#### Exercise material
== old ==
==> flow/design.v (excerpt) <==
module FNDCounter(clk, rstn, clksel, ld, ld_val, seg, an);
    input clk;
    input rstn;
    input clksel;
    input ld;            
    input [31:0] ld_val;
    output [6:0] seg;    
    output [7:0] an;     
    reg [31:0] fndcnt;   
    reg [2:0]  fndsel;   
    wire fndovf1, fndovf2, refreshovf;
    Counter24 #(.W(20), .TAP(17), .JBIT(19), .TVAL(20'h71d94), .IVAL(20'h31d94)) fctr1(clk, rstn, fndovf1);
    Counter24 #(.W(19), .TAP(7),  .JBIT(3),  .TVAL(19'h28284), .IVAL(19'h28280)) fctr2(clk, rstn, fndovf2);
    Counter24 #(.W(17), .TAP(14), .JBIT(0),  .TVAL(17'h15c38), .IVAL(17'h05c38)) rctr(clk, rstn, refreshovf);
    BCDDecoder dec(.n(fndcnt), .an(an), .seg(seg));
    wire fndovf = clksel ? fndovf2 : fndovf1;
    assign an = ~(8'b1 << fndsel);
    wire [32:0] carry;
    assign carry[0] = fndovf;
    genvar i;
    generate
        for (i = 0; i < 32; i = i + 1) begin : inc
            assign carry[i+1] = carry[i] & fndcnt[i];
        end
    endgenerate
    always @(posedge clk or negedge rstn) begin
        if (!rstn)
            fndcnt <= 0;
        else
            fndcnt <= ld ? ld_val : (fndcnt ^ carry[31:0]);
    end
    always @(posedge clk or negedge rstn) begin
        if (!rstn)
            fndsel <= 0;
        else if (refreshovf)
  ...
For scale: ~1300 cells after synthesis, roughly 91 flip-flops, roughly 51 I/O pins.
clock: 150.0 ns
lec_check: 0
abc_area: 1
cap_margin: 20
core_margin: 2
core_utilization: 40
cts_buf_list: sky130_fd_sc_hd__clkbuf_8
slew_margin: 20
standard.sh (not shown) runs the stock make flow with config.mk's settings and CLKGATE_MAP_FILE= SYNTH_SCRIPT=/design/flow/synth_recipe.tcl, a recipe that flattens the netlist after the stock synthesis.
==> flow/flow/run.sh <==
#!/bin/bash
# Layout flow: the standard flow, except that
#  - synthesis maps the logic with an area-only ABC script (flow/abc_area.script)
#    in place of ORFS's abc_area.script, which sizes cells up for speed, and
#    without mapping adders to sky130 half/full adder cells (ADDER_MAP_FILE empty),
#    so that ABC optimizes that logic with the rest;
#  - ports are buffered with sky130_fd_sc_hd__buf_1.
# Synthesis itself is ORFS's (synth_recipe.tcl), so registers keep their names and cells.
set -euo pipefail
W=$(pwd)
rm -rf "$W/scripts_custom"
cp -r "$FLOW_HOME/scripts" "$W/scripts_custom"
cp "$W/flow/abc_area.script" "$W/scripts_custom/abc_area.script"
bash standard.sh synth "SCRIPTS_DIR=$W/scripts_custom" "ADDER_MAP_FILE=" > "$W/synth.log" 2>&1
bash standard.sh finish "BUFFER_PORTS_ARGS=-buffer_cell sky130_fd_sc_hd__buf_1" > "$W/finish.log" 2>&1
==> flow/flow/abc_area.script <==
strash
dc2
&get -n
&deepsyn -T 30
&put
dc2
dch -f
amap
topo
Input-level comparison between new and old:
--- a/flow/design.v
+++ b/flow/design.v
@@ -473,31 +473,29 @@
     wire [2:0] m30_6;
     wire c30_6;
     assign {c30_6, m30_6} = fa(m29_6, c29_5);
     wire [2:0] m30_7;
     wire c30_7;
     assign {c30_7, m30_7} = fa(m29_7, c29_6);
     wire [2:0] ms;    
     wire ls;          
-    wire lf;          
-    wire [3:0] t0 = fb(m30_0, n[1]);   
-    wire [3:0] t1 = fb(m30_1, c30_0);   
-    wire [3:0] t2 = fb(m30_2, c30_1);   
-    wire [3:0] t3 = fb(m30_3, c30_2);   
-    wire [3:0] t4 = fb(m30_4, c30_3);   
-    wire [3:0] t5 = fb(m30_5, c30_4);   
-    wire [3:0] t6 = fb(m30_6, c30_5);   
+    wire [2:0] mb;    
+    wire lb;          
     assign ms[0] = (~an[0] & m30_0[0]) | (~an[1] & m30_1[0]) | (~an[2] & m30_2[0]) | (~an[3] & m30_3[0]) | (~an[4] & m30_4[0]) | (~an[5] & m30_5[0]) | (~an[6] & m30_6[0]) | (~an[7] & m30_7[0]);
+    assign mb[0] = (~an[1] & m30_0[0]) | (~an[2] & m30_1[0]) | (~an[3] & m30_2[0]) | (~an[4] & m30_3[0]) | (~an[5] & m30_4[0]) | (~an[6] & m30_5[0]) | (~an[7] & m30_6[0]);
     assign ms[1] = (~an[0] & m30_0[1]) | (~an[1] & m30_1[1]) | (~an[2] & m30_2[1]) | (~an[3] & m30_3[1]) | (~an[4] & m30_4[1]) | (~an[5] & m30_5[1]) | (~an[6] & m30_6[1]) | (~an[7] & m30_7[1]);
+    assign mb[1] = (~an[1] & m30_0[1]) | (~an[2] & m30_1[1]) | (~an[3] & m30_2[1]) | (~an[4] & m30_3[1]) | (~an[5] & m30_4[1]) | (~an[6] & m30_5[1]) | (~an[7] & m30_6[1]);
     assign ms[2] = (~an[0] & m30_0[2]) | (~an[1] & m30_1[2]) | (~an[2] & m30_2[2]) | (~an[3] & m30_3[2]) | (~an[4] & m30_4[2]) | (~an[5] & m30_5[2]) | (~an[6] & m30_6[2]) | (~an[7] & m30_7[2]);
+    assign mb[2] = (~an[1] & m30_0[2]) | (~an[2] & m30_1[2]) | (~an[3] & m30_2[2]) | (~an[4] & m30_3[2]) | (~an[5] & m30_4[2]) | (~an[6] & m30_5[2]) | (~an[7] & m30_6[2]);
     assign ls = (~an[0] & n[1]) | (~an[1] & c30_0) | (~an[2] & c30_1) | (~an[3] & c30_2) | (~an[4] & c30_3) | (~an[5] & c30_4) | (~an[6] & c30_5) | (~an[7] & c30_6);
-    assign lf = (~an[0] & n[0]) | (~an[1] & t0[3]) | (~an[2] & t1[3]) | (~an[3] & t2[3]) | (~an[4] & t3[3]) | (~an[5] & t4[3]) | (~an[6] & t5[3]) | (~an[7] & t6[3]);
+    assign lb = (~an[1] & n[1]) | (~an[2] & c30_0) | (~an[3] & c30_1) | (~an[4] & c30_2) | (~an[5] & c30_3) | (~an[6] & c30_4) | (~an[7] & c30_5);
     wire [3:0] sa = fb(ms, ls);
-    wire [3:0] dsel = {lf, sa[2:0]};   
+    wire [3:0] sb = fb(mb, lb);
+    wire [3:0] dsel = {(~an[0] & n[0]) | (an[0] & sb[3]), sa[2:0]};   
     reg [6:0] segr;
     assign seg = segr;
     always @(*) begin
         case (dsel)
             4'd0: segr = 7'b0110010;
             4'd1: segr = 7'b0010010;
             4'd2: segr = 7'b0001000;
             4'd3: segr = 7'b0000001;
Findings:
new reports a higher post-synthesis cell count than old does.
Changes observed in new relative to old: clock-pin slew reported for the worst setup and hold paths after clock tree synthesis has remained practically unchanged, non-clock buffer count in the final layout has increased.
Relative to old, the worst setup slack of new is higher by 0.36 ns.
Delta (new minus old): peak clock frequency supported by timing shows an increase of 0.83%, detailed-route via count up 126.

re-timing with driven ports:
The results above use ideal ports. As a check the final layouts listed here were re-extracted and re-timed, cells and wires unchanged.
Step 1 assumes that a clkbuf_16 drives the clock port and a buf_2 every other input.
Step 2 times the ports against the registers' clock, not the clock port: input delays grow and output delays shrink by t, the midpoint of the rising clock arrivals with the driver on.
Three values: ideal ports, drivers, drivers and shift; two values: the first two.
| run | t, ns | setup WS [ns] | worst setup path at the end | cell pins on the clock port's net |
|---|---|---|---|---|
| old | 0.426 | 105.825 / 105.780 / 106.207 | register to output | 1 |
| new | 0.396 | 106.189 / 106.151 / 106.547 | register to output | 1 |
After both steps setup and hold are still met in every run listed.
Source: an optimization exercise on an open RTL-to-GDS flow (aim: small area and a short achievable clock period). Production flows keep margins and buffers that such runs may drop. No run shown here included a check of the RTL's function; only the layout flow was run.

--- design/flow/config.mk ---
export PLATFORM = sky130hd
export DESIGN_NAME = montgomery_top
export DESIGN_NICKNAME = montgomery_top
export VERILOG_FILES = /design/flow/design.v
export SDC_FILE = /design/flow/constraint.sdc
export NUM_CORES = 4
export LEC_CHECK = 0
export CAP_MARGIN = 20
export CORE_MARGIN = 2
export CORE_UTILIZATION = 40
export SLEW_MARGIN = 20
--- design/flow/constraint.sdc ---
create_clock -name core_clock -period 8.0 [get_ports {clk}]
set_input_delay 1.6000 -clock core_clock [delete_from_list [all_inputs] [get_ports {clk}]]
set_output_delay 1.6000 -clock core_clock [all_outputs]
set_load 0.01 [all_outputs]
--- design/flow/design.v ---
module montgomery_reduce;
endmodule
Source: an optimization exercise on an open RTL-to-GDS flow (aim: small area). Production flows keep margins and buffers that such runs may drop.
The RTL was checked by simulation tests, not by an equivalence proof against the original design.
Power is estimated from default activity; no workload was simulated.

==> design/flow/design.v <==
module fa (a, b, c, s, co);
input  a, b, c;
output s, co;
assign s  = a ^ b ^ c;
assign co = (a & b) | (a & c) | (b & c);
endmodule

#### Work to complete
What is needed is every line from the data above that includes the string "higher", copied out.

#### Solution to this problem
new reports a higher post-synthesis cell count than old does.
Relative to old, the worst setup slack of new is higher by 0.36 ns.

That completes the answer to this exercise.